The next generations of supercomputers will be powerful enough to analyze complex interactions, like those between the users of a social network or between the neurons in a human brain. But the match between a machine that works on the exascale (1018 operations per second) and a complex dataset on the petascale (1015 elements) presents multiple challenges and must be carefully orchestrated.
George Slota, a computer scientist at Rensselaer Polytechnic Institute, has been granted a prestigious National Science Foundation Faculty Early Career Development (CAREER) award to develop approaches to the problem.
“How do we best understand and get insight from this kind of data? To do that, we have to map the data to the hardware, with consideration of the algorithm itself,” said Slota, who has been awarded a $490,000 grant. “Each aspect is fairly challenging because of the complexity of the data and the complexity of modern hardware.”
Imagine a social network as large as Twitter or Facebook. In the world of data, each user can be described as a point or “node,” and each interaction between users is a line or “edge” between the nodes. There are nearly limitless attributes for a node – geographical location, age, favorite tree – and the number of edges that connect users are apt to be highly irregular given that some people have millions of connections and other just a handful.
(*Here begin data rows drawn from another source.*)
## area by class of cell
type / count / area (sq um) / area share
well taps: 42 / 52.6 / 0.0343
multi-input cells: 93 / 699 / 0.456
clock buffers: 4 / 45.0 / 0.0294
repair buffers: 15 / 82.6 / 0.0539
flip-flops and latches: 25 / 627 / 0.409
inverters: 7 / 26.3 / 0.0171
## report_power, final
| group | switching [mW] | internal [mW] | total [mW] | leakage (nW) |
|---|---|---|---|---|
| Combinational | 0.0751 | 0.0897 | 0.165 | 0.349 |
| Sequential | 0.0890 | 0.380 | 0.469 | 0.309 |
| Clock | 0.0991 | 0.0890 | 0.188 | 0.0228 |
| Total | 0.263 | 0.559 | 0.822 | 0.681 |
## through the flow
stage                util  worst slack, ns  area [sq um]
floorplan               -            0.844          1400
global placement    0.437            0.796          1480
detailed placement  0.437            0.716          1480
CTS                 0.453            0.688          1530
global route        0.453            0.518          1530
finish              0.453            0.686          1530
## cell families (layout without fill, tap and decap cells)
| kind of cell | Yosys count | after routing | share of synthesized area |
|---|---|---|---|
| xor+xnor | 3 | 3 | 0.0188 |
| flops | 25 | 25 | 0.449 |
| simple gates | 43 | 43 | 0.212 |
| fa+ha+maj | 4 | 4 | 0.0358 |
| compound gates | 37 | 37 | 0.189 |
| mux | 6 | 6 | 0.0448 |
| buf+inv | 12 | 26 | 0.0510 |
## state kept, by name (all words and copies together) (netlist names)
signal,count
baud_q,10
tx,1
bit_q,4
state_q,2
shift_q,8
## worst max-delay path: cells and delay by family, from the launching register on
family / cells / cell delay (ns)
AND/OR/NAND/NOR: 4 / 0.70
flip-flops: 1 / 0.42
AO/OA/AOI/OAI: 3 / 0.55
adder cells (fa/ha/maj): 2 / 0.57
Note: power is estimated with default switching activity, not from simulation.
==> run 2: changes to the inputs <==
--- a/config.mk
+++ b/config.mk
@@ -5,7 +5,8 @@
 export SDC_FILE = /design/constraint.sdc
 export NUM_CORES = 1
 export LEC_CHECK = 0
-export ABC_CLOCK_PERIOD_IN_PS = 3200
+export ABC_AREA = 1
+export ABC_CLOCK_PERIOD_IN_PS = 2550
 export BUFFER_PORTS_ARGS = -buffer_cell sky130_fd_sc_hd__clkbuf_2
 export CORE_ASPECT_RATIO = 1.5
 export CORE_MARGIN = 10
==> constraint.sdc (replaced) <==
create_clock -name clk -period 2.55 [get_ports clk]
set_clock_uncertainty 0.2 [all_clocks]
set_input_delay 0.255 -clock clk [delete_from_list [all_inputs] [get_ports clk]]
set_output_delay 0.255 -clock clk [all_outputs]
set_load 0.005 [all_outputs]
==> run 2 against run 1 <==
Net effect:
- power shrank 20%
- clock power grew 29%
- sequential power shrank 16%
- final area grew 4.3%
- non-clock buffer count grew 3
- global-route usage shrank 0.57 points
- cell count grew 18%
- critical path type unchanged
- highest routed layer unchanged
The collection of nodes and edges, called “graph structured data,” presents two problems to computer scientists in that the data set can be both massive and irregular.
“There isn’t any inherent kind of pattern or structure to a lot of these networks,” Slota said. “So it becomes computationally challenging to work with these data sets because you can’t make any assumptions about what’s going on under the hood without actually first studying what’s going on under the hood.”
With the grant, Slota will develop a “graph layout,” a high-quality and scalable means of partitioning, ordering, and storing the data given the data type, the relevant algorithms, and the hardware platform that will be used to analyze it.
Once the data is loaded in a way that makes sense, the second challenge is processing it. In many ways, these are similar problems.
Slota will work to map the data and the algorithmic analysis method to the equally complex and irregular architecture of the supercomputer, with its network of interconnected computers, processors, and multiple levels of memory.
And then, Slota said, “we want to bring it home,” by which he means producing scalable open-source software, software frameworks, and toolkits that will enable the broader scientific community to easily address these challenges as related to their specific dataset, analytical problem, and hardware.
“The ideal solution is a general purpose way that, given any arbitrary dataset, we can load it, process it, and solve some arbitrary problem that’s relevant to a biologist who’s studying the brain, or a physicist studying particle interactions, or whatever the application may be,” Slota said.
“A key challenge pacing data-driven scientific advancement is the ability to organize and extract meaning from massive datasets associated with many fields of present-day research. George’s work points the way towards new solutions to this critical data analysis bottleneck. This CAREER award recognizes his potential, as well as the importance of this research, and we congratulate him on this recognition,” said Curt Breneman, dean of the School of Science.